Congrats on your tool scores!


----------



## Manitario (Jul 4, 2010)

davidmicraig said:


> *Going Plane Crazy...*
> 
> Well, it would appear that I am sliding a little further down the slippery slope. I can see where, once you get started down a certain road, it is a little difficult to get off of it. A little over a month ago, my plane collection consisted of nothing, nada, zip. Now I have four, and tomorrow I am expecting the shipment of number five.
> 
> ...


"Once you start down the dark path, forever it will dominate your destiny"- Yoda


----------



## crank49 (Apr 7, 2010)

davidmicraig said:


> *Going Plane Crazy...*
> 
> Well, it would appear that I am sliding a little further down the slippery slope. I can see where, once you get started down a certain road, it is a little difficult to get off of it. A little over a month ago, my plane collection consisted of nothing, nada, zip. Now I have four, and tomorrow I am expecting the shipment of number five.
> 
> ...


Aw, come on, you know you need a #6 fore plane. Gotta have it to level those high spots, "fore" you joint or smooth.


----------



## jbertelson (Sep 26, 2009)

davidmicraig said:


> *Going Plane Crazy...*
> 
> Well, it would appear that I am sliding a little further down the slippery slope. I can see where, once you get started down a certain road, it is a little difficult to get off of it. A little over a month ago, my plane collection consisted of nothing, nada, zip. Now I have four, and tomorrow I am expecting the shipment of number five.
> 
> ...


You have been on a roll lately….....having way too much fun. What's with that…......you manic-depressive or something?

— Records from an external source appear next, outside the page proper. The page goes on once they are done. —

--- src/hdl/riscboy_pkg.sv ---
// ==========================================================================
// Bus widths and enums shared by every block. The address map decodes bits
// 15:12 only, so the 64 KiB byte space is the whole system view
// ==========================================================================

package riscboy_pkg;

localparam int W_ADDR = 16;
localparam int W_DATA = 32;
localparam int W_SEL  = 4;

// Decoder target for one access
typedef enum logic [2:0] {
	SLOT_MEM,
	SLOT_GPIO,
	SLOT_PWM,
	SLOT_LINE,
	SLOT_NONE
} slot_e;

// Fetch engine sequencing
typedef enum logic {
	FETCH_IDLE,
	FETCH_RUN
} fetch_state_e;

endpackage
--- src/hdl/wb_decoder.sv ---
// ==========================================================================
// Address decoder on bits 15:12. Unmapped accesses get a one-cycle ack
// with zero read data and writes there are dropped
// ==========================================================================

module wb_decoder import riscboy_pkg::*; (
	input  wire              clk_sys,
	input  wire              rst_n,
	input  wire              bus_cyc,
	input  wire              bus_stb,
	input  wire [W_ADDR-1:0] bus_adr,
	output logic [W_DATA-1:0] bus_dat_r,
	output logic             bus_ack,

	output wire              mem_stb,
	output wire              gpio_stb,
	output wire              pwm_stb,
	output wire              line_stb,
	input  wire [W_DATA-1:0] mem_dat_r,
	input  wire [W_DATA-1:0] gpio_dat_r,
	input  wire [W_DATA-1:0] pwm_dat_r,
	input  wire [W_DATA-1:0] line_dat_r,
	input  wire              mem_ack,
	input  wire              gpio_ack,
	input  wire              pwm_ack,
	input  wire              line_ack
);

slot_e slot;
logic  none_ack;

always_comb begin
	case (bus_adr[W_ADDR-1 -: 4])
		4'h0, 4'h1, 4'h2, 4'h3, 4'h4, 4'h5, 4'h6, 4'h7: slot = SLOT_MEM;
		4'h8:    slot = SLOT_GPIO;
		4'h9:    slot = SLOT_PWM;
		4'ha:    slot = SLOT_LINE;
		default: slot = SLOT_NONE;
	endcase
end

wire req = bus_cyc && bus_stb;

assign mem_stb  = req && slot == SLOT_MEM;
assign gpio_stb = req && slot == SLOT_GPIO;
assign pwm_stb  = req && slot == SLOT_PWM;
assign line_stb = req && slot == SLOT_LINE;

// Stand-in slave for holes in the map
always_ff @(posedge clk_sys) begin
	if (!rst_n) begin
		none_ack <= 1'b0;
	end else begin
		none_ack <= req && slot == SLOT_NONE && !none_ack;
	end
end

always_comb begin
	case (slot)
		SLOT_MEM:  {bus_ack, bus_dat_r} = {mem_ack, mem_dat_r};
		SLOT_GPIO: {bus_ack, bus_dat_r} = {gpio_ack, gpio_dat_r};
		SLOT_PWM:  {bus_ack, bus_dat_r} = {pwm_ack, pwm_dat_r};
		SLOT_LINE: {bus_ack, bus_dat_r} = {line_ack, line_dat_r};
		default:   {bus_ack, bus_dat_r} = {none_ack, {W_DATA{1'b0}}};
	endcase
end

endmodule

--- config.mk ---
export PLATFORM = sky130hd
export DESIGN_NAME = wb_decoder
export DESIGN_NICKNAME = d
export VERILOG_FILES = /design/src/hdl/riscboy_pkg.sv /design/src/hdl/wb_decoder.sv
export SDC_FILE = /design/constraint.sdc
export NUM_CORES = 1
export LEC_CHECK = 0
export BUFFER_PORTS_ARGS = -buffer_cell sky130_fd_sc_hd__buf_2
export CELL_PAD_IN_SITES_DETAIL_PLACEMENT = 2
export CELL_PAD_IN_SITES_GLOBAL_PLACEMENT = 2
export CORE_UTILIZATION = 12
export CTS_CLUSTER_DIAMETER = 30
export DETAILED_ROUTE_END_ITERATION = 6
export PLACE_DENSITY_LB_ADDON = 0.1
export SETUP_SLACK_MARGIN = 0.2
export SLEW_MARGIN = 20
export SYNTH_ARGS = -nofsm -noshare
export SYNTH_HDL_FRONTEND = slang
export SYNTH_SLANG_ARGS = --single-unit
--- constraint.sdc ---
create_clock -name clk_sys -period 3.3 [get_ports clk_sys]
set_input_delay 0.165 -clock clk_sys [delete_from_list [all_inputs] [get_ports clk_sys]]
set_output_delay 0.165 -clock clk_sys [all_outputs]
set_load 0.02 [all_outputs]
---- Yosys cells after proc, flatten, opt, wreduce, memory -nomap -nowiden ----
Memories as Yosys holds them, arrays and structs flattened.
Index checks and enable logic that the tools add are counted.
storage, ports and cells
  flip-flop bits (word level) ............. 1
  memory bits (read-only) ................. 48
  bits of input ports ..................... 152
  memories ................................ 1
memory list
  memory            depth  width  read ports  clocked after memory_dff  wr ports  line              text
  (name not given)  16     3      1           0                         0         wb_decoder.sv:33  case (bus_adr[W_ADDR-1 -: 4])
operators by class
  equality and inequality tests ........... 4
  mux-type cells .......................... 2
  reductions and logical operators ........ 9
operators with widths
  operator            number
  $pmux 32 s4         1
  $logic_and 1x1->1   7
  $eq 3x2->1 const B  2
  $pmux 1 s4          1
  $eq 3x1->1 const B  1
  $eq 3x3->1 const B  1
  $logic_not 3->1     1
  $logic_not 1->1     1

---- Depth between registers and ports, before layout ----
An unclocked memory read counts as a cell.
  depth after elaboration ................. 4
  mapped depth ............................ 7
  gate-level depth less buffers ........... 4

---- Least setup slack after synthesis ----
No wires, ideal clock.
  path kind ............................... input-to-output
  from .................................... in bus_adr[12]
  to ...................................... out gpio_stb
  arrival ................................. 1.464 ns
  slack ................................... 1.671 ns
  cell stages on the path ................. 5
  cells stage by stage .................... ha_1 > nor4_4 > buf_6 > nand2_1 > nor2_1
on the way
  word-level cells in the longest chain between the ends .. 3
RTL lines
  element            line              text
  from (decl)        wb_decoder.sv:11  input wire [W_ADDR-1:0] bus_adr,
  $mem_v2 16x3       n/a
  $eq 3x1->1         wb_decoder.sv:45  assign gpio_stb = req && slot == SLOT_GPIO;
  $logic_and 1x1->1  wb_decoder.sv:45
  to (decl)          wb_decoder.sv:16  output wire gpio_stb,
Every way passes these cells.

---- Final worst setup path ----
  from .................................... in bus_adr[12]
  to ...................................... out bus_dat_r[1]
on the way
  word-level cells in the longest chain between the ends .. 3
RTL lines
  element                                   line              text
  $mem_v2 16x3 *                            n/a
  $eq 3x2->1, or another cell as far along  wb_decoder.sv:59  case (slot)
  $pmux 32 s4 *                             wb_decoder.sv:59
  to (decl)                                 wb_decoder.sv:12  output logic [W_DATA-1:0] bus_dat_r,
Every way passes the cells marked *; elsewhere a longest branch is shown, timed or not.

I hope to do a little work with planes, but I will not get carried away. Don't think my hands and arms could take to refurbishing a plane (at my age and my job, you have to choose between having a job, and doing a hobby requiring a lot of hand work).

I have one old one, that I bought new, a Stanley Bailey No. 4 about 1970 vintage that looks like it has been in multiple hand to hand combat battles, and has not come out the winner every time. I think I will tune it up just so I understand planes. Then my others will probably be new high end things that do not need tuning.

Right now I am on a plywood and MDF roll doing shop stuff, so have pity on me, hopefully my planes will get back in the battle some day.

This week is shaping up to not be too heavy at work, so should be around….....however, I notice when I am in the shop a lot, I spend little time on the computer….....that was the case this weekend.

Have a good one…......

Jim


----------



## davidmicraig (Nov 21, 2009)

davidmicraig said:


> *Going Plane Crazy...*
> 
> Well, it would appear that I am sliding a little further down the slippery slope. I can see where, once you get started down a certain road, it is a little difficult to get off of it. A little over a month ago, my plane collection consisted of nothing, nada, zip. Now I have four, and tomorrow I am expecting the shipment of number five.
> 
> ...


Thanks for the comments all. I think the word "plane" is the secret code word to generate an immediate response  If the average housewife knew that one, they would interject the word frequently in conversation. "Hello hon, did you notice 'hand plane' that I got a new 'hand plane' haircut today?"

Lately, the workload from the corporate job has been keeping me hopping so have not had much time for involved processes in the shop. I find that if my shop time is limited, my tool purchases increase. One thing I enjoyed about getting these in the mail is that I could go downstairs and tinker with the hardware during my lunch break or between pages and the interruptions not be a burden. I could release a little physical energy so that my body could get as tired as my mind.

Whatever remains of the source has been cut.